Max Reger, Briefe an Karl Straube, hrsg. von Susanne Popp, Bonn 1986 (= Veröffentlichungen des Max-Reger-Instituts, Bd. 10), S. 34–39

1.

München, Wörthstr. 20I

Liebster Carl!
Gestern abend bei unserer Rückkunft von Bad Boll bei Göppingen in Württemberg fand ich Deinen Brief vor! Viel Dank für denselben! Wie Du ja weißt, hat die so tolle Engherzigkeit der bayerischen evangelischen Kirchenbehörde uns die Trauung verweigert u. wandten wir uns nach Württemberg, wo man uns anstandslos, ohne jede Schwierigkeit traute, was gestern (Sonntag den 7. Dec. [1902]) in der kleinen Dorfkirche zu Bad Boll (Ort bei Göppingen) durch den evang. Pfarrer Wall geschah! Der Welt gegenüber waren wir uns das schuldig; nun hat kein Mensch mehr das Recht unsere Ehe mit scheelen Augen anzusehen! So, nun wäre alles in schönster Ordnung! Meine Frau wirst Du in Augsburg u. Leipzig noch diesen Winter kennenlernen! Meine Frau freut sich sehr Dich zu sehen u. werdet Ihr Euch hoffentlich recht gut vertragen!

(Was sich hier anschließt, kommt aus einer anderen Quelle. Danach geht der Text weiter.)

**config.mk**
```make
export PLATFORM = sky130hd
export DESIGN_NAME = copro_alu_pipe
export DESIGN_NICKNAME = d
export VERILOG_FILES = /design/src/rtl/cvxif_instr_pkg.sv /design/src/rtl/copro_result_fifo.sv /design/src/rtl/copro_alu_pipe.sv
export SDC_FILE = /design/constraint.sdc
export NUM_CORES = 1
export LEC_CHECK = 0
export BUFFER_PORTS_ARGS = -buffer_cell sky130_fd_sc_hd__buf_2
export CORE_MARGIN = 2
export CORE_UTILIZATION = 45
export DETAILED_ROUTE_END_ITERATION = 7
export PLACE_DENSITY = 0.61
export SETUP_SLACK_MARGIN = 0.1
export SYNTH_ARGS = -nofsm -noshare
export SYNTH_HDL_FRONTEND = slang
export SYNTH_HIERARCHICAL = 1
export SYNTH_SLANG_ARGS = --single-unit
```
**constraint.sdc**
```tcl
create_clock -name clk_i -period 5.07 [get_ports clk_i]
set_clock_uncertainty 0.2 [all_clocks]
set_input_delay 1.014 -clock clk_i [delete_from_list [all_inputs] [get_ports clk_i]]
set_output_delay 1.014 -clock clk_i [all_outputs]
set_load 0.02 [all_outputs]
```
==> src/rtl/nearest_hit_scheduler_pkg.sv <==
// Shared definitions for the nearest-hit scheduler slice.
//  - fixed      : signed 16.16 fixed-point scalar
//  - point/ray/triangle : geometry carried between scene RAM, the scheduler
//                 and intersectionModule
//  - CODE_HIT   : intersectionModule result code meaning "ray hits triangle"
//  - nhs_state_t: scheduler FSM states
//  - hit_record : best-hit bookkeeping (valid flag, triangle index, distance)
//  - is_valid_hit: a result counts only if it is a hit in front of the origin
package nearest_hit_scheduler_pkg;

    localparam int FIXED_W    = 32;
    localparam int FIXED_FRAC = 16;
    // Widest triangle index a hit_record can hold; IDX_W must not exceed it.
    localparam int HIT_IDX_W  = 16;

    localparam logic [1:0] CODE_HIT = 2'b01;

    typedef logic signed [FIXED_W-1:0] fixed;

    typedef struct packed {
        fixed x;
        fixed y;
        fixed z;
    } point;

    typedef struct packed {
        point origin;
        point dir;
    } ray;

    typedef struct packed {
        point v1;
        point v2;
        point v3;
    } triangle;

    typedef enum logic [2:0] {
        S_IDLE,
        S_FETCH,
        S_LOAD,
        S_CLEAR,
        S_LAUNCH,
        S_WAIT,
        S_COMPARE,
        S_DONE
    } nhs_state_t;

    typedef struct packed {
        logic                 valid;
        logic [HIT_IDX_W-1:0] index;
        fixed                 t;
    } hit_record;

    function automatic logic is_valid_hit(input logic [1:0] code, input fixed t);
        return (code == CODE_HIT) && (t > fixed'(0));
    endfunction

endpackage
File: src/rtl/alu_pkg.sv
// Shared definitions for the ALU sharing arbiter.
//   - ALU control codes understood by the external ALU
//   - legal-op check used to flag bad requests
//   - arbiter FSM state encoding
package alu_pkg;

  localparam logic [3:0] ALU_AND = 4'b0000;
  localparam logic [3:0] ALU_OR  = 4'b0001;
  localparam logic [3:0] ALU_ADD = 4'b0010;
  localparam logic [3:0] ALU_SUB = 4'b0110;
  localparam logic [3:0] ALU_SLT = 4'b0111;
  localparam logic [3:0] ALU_NOR = 4'b1100;

  typedef enum logic [1:0] {
    IDLE = 2'd0,
    EXEC = 2'd1,
    RESP = 2'd2
  } state_t;

  function automatic logic is_legal_op(input logic [3:0] op);
    return op inside {ALU_AND, ALU_OR, ALU_ADD, ALU_SUB, ALU_SLT, ALU_NOR};
  endfunction

endpackage

File: src/rtl/alu_share_arbiter_rr_arb2.sv
// Two-input round-robin grant, purely combinational.
//   valid : request valid per input
//   prio  : index that wins when both inputs are valid
//   any   : at least one input valid
//   win   : index of the winning input (meaningful only when any=1)
module rr_arb2 (
  input  logic [1:0] valid,
  input  logic       prio,
  output logic       any,
  output logic       win
);

  assign any = |valid;
  // A lone requester always wins; prio only breaks ties.
  assign win = (&valid) ? prio : valid[1];

endmodule

File: src/rtl/alu_share_arbiter.sv
// Shares one external combinational ALU between two requesters.
// One transaction in flight: IDLE (accept) -> EXEC (ALU evaluates) ->
// RESP (hold response until the granted requester takes it).
//   clk, rst_n          : clock, async active-low reset
//   req_valid/req_ready : request handshake, bit i = requester i
//   req_op/req_a/req_b  : packed per-requester op code and operands
//   resp_valid/ready    : response handshake, bit i = requester i
//   resp_result/zero/err: shared response bus for the granted requester
//   alu_data1/2, ctrl   : registered drive to the ALU
//   alu_result, alu_zero: ALU outputs, captured at the end of EXEC
module alu_share_arbiter
  import alu_pkg::*;
#(
  parameter int WIDTH = 32,
  parameter int NREQ  = 2
) (
  input  logic                  clk,
  input  logic                  rst_n,
  input  logic [NREQ-1:0]       req_valid,
  output logic [NREQ-1:0]       req_ready,
  input  logic [4*NREQ-1:0]     req_op,
  input  logic [NREQ*WIDTH-1:0] req_a,
  input  logic [NREQ*WIDTH-1:0] req_b,
  output logic [NREQ-1:0]       resp_valid,
  input  logic [NREQ-1:0]       resp_ready,
  output logic [WIDTH-1:0]      resp_result,
  output logic                  resp_zero,
  output logic                  resp_err,
  output logic [WIDTH-1:0]      alu_data1,
  output logic [WIDTH-1:0]      alu_data2,
  output logic [3:0]            alu_ctrl,
  input  logic [WIDTH-1:0]      alu_result,
  input  logic                  alu_zero
);

  state_t state;
  logic   prio;
  logic   grant;
  logic   any;
  logic   win;

  rr_arb2 u_arb (
    .valid (req_valid[1:0]),
    .prio  (prio),
    .any   (any),
    .win   (win)
  );

  // Winner's request fields, selected for latching in the accept cycle.
  logic [3:0]       sel_op;
  logic [WIDTH-1:0] sel_a;
  logic [WIDTH-1:0] sel_b;

  assign sel_op = win ? req_op[7:4]            : req_op[3:0];
  assign sel_a  = win ? req_a[2*WIDTH-1:WIDTH] : req_a[WIDTH-1:0];
  assign sel_b  = win ? req_b[2*WIDTH-1:WIDTH] : req_b[WIDTH-1:0];

  // Accept strobe only in IDLE; forced low while reset is held so a
  // requester cannot see a phantom accept.
  always_comb begin
    req_ready = '0;
    if (rst_n && state == IDLE && any) req_ready[win] = 1'b1;
  end

  always_comb begin
    resp_valid = '0;
    if (state == RESP) resp_valid[grant] = 1'b1;
  end

  // The alu_* registers double as the latched request: they are loaded
  // at accept and stay put through EXEC, so the ALU sees stable inputs.
  always_ff @(posedge clk or negedge rst_n) begin
    if (!rst_n) begin
      state       <= IDLE;
      prio        <= 1'b0;
      grant       <= 1'b0;
      resp_result <= '0;
      resp_zero   <= 1'b0;
      resp_err    <= 1'b0;
      alu_data1   <= '0;
      alu_data2   <= '0;
      alu_ctrl    <= '0;
    end else begin
      case (state)
        IDLE: if (any) begin
          alu_ctrl  <= sel_op;
          alu_data1 <= sel_a;
          alu_data2 <= sel_b;
          grant     <= win;
          state     <= EXEC;
        end
        EXEC: begin
          // Illegal ops ignore whatever the ALU produced.
          if (is_legal_op(alu_ctrl)) begin
            resp_result <= alu_result;
            resp_zero   <= alu_zero;
            resp_err    <= 1'b0;
          end else begin
            resp_result <= '0;
            resp_zero   <= 1'b1;
            resp_err    <= 1'b1;
          end
          state <= RESP;
        end
        RESP: if (resp_ready[grant]) begin
          prio  <= ~grant;
          state <= IDLE;
        end
        default: state <= IDLE;
      endcase
    end
  end

endmodule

Das Münchener Orgelconcert – nein, mein Lieber, das machen wir nicht! Betreff des Regerorgelconcertes werde ich in den allernächsten Tagen an Schillings und Strauss schreiben! Bitte, schreibe Du auch an Strauss! Hast Du an Schillings geschrieben? Apropos: Beiliegender Brief, den ich mir zurückerbitte, wird Dich interessieren! Ich halte diesen Brief nicht für aufrichtig! Thuille sagt ja, man müßte Blut schwitzen, bis man überhaupt meine Harmonien entziffert hätte! Ich halte diesen Ausspruch für sehr sehr traurig; es ist doch sehr betrübend, wenn ein 1. Compositionslehrer an einer klg. Akademie der Tonkunst so was sagt – nicht für mich, sondern für ihn! Aber so recht bezeichnend für die ganze Richtung Schillings-Thuille etc. etc., welche Richtung ja Dr. Louis so als die alleinig richtige hinstellt! Es ist alles so weichlich, so ohne Saft und Kraft, alles so aus Guntram letzten 4 Seiten gestohlen!

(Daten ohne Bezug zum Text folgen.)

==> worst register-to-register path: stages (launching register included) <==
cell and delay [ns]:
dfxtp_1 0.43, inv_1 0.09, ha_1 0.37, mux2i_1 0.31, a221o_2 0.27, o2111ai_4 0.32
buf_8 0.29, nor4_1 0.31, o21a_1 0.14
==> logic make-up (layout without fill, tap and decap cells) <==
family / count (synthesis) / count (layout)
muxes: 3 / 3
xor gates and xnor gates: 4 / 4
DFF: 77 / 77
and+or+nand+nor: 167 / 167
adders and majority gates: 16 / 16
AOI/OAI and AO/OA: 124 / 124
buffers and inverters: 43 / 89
File: src/rtl/bcd_pkg.sv
// Shared types and constants for the serial BCD adder slice.
// Digit type, controller state encoding and BCD correction constants.
package bcd_pkg;

    typedef logic [3:0] bcd_digit_t;

    typedef enum logic [1:0] {
        IDLE,
        ADD,
        DONE
    } ctrl_state_t;

    localparam int BCD_MAX  = 9;
    localparam int BCD_CORR = 6;

endpackage

File: src/rtl/bcd_digit_add.sv
// Single-digit BCD adder cell.
// Combinational: a + b + cin with decimal correction.
module bcd_digit_add
    import bcd_pkg::*;
(
    input  bcd_digit_t a,
    input  bcd_digit_t b,
    input  logic       cin,
    output bcd_digit_t sum,
    output logic       cout,
    output logic       invalid
);

    logic [4:0] raw;

    always_comb begin
        raw     = {1'b0, a} + {1'b0, b} + {4'b0, cin};
        cout    = raw > 5'(BCD_MAX);
        sum     = cout ? raw[3:0] + 4'(BCD_CORR) : raw[3:0];
        invalid = (a > 4'(BCD_MAX)) | (b > 4'(BCD_MAX));
    end

endmodule

File: src/rtl/bcd_serial_add_ctrl.sv
// Serial multi-digit BCD adder: one shared digit cell, ones digit first.
// Start/Done handshake; Sum and Error hold until the next accepted Start.
module bcd_serial_add_ctrl
    import bcd_pkg::*;
#(
    parameter int DIGITS = 4
) (
    input  logic                    Clock,
    input  logic                    Reset,
    input  logic                    Start,
    input  logic [4*DIGITS-1:0]     A,
    input  logic [4*DIGITS-1:0]     B,
    input  logic                    Cin,
    output logic                    Ready,
    output logic                    Busy,
    output logic                    Done,
    output logic [4*(DIGITS+1)-1:0] Sum,
    output logic                    Error
);

    localparam int IW = (DIGITS > 1) ? $clog2(DIGITS) : 1;
    localparam int W  = 4 * DIGITS;

    ctrl_state_t state, nextState;

    logic [IW-1:0] idx;
    logic [W-1:0]  aReg, bReg;
    logic          carry;
    logic          accept;
    logic          lastStep;
    bcd_digit_t    digit;
    logic          cout;
    logic          invalid;

    assign accept   = Start & Ready;
    assign lastStep = (state == ADD) && (idx == IW'(DIGITS - 1));

    // Operands shift right so the cell always sees the current digit at [3:0].
    bcd_digit_add uAdd (
        .a       (aReg[3:0]),
        .b       (bReg[3:0]),
        .cin     (carry),
        .sum     (digit),
        .cout    (cout),
        .invalid (invalid)
    );

    always_ff @(posedge Clock) begin
        if (Reset) begin
            state <= IDLE;
        end else begin
            state <= nextState;
        end
    end

    always_comb begin
        nextState = state;
        unique case (state)
            IDLE:    if (Start) nextState = ADD;
            ADD:     if (lastStep) nextState = DONE;
            DONE:    nextState = Start ? ADD : IDLE;
            default: nextState = IDLE;
        endcase
    end

    always_comb begin
        Busy  = (state == ADD);
        Ready = ~Busy;
        Done  = (state == DONE);
    end

    always_ff @(posedge Clock) begin
        if (Reset) begin
            aReg  <= '0;
            bReg  <= '0;
            carry <= 1'b0;
            idx   <= '0;
            Sum   <= '0;
            Error <= 1'b0;
        end else if (accept) begin
            aReg  <= A;
            bReg  <= B;
            carry <= Cin;
            idx   <= '0;
            Sum   <= '0;
            Error <= 1'b0;
        end else if (state == ADD) begin
            aReg  <= aReg >> 4;
            bReg  <= bReg >> 4;
            carry <= cout;
            idx   <= idx + 1'b1;
            Error <= Error | invalid;
            for (int i = 0; i < DIGITS; i++) begin
                if (idx == IW'(i)) Sum[4*i +: 4] <= digit;
            end
            if (lastStep) Sum[W +: 4] <= {3'b000, cout};
        end
    end

endmodule

File: config.mk
export PLATFORM = sky130hd
export DESIGN_NAME = bcd_serial_add_ctrl
export DESIGN_NICKNAME = d
export VERILOG_FILES = /design/src/rtl/bcd_pkg.sv /design/src/rtl/bcd_digit_add.sv /design/src/rtl/bcd_serial_add_ctrl.sv
export SDC_FILE = /design/constraint.sdc
export NUM_CORES = 1
export LEC_CHECK = 0
export CAP_MARGIN = 20
export CORE_MARGIN = 2
export CORE_UTILIZATION = 53
export DETAILED_ROUTE_END_ITERATION = 12
export PLACE_DENSITY = 0.88
export SYNTH_ARGS = -nofsm -noshare
export SYNTH_HDL_FRONTEND = slang
export SYNTH_SLANG_ARGS = --single-unit
File: constraint.sdc
create_clock -name Clock -period 4.7 [get_ports Clock]
set_input_delay 0.705 -clock Clock [delete_from_list [all_inputs] [get_ports Clock]]
set_output_delay 0.705 -clock Clock [all_outputs]
set_load 0.03 [all_outputs]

Dr. Seidl hat endlich mal in der „Gesellschaft“ den Dr. Louis angepackt, warum Louis in seinen Referaten in den N. Nachrichten so ganz anders schreibt als er z.B. in anderen auswärtigen Blättern schreibt! In seiner notorischen Feigheit ging er so weit, Schillings Vertonung vom Hexenlied bei Gelegenheit der Interpretation durch Possart u. Schillings in den Himmel zu heben in den N. Nachrichten – um nachher in dem Glauben, man lese die Blätter für Haus- u. Kirchenmusik nicht, dieselbe Sache sehr, sehr sehr scharf anzupacken! Und da hat ihn Seidl gefaßt! Was schmiert der Louis über Fritz Neff nicht alles zusammen! Warum? Weil Neff Schüler von Thuille ist! Und: s.Z. hat er sich mir gegenüber u. Loritz in der schärfsten Weise über H. Bischoff ausgesprochen, sich über ihn lustig gemacht – u. nachher geschrieben von „Perlen der modernen deutschen Musik“, Bischoff so quasi als Halbgott geschildert! Du darfst mir glauben, daß sehr, sehr sehr viele hier Louis in derselben Weise betrachten wie ich! Da ist Dr. Kroyer doch wahrhaftig ein ganz anderer!
Wie sich Schillings, Thuille etc. über mein Quintett op. 64 entsetzen werden, das werde ich wohl balde hören! Denn ich halte Schillings Brief nicht für aufrichtig! Im Gegentheile: ich behaupte, er, Thuille u. Louis werden nun nach Kräften in meinem op. 64 suchen u. suchen, was da alles „schlecht“ ist. Die „Politik“ zwingt mich da zum Silentium! Ich bitte Dich ebenfalls um strengstes Silentium! Unser Vorwärtskommen (Deines wie meines) macht es uns zur Pflicht, mit Schillings, Strauss „gut Vetter“ zu sein – allerdings in dem Bewußtsein, daß wir diese unsere „freundwilligen Vettern“ innerlich zum Teufel wünschen!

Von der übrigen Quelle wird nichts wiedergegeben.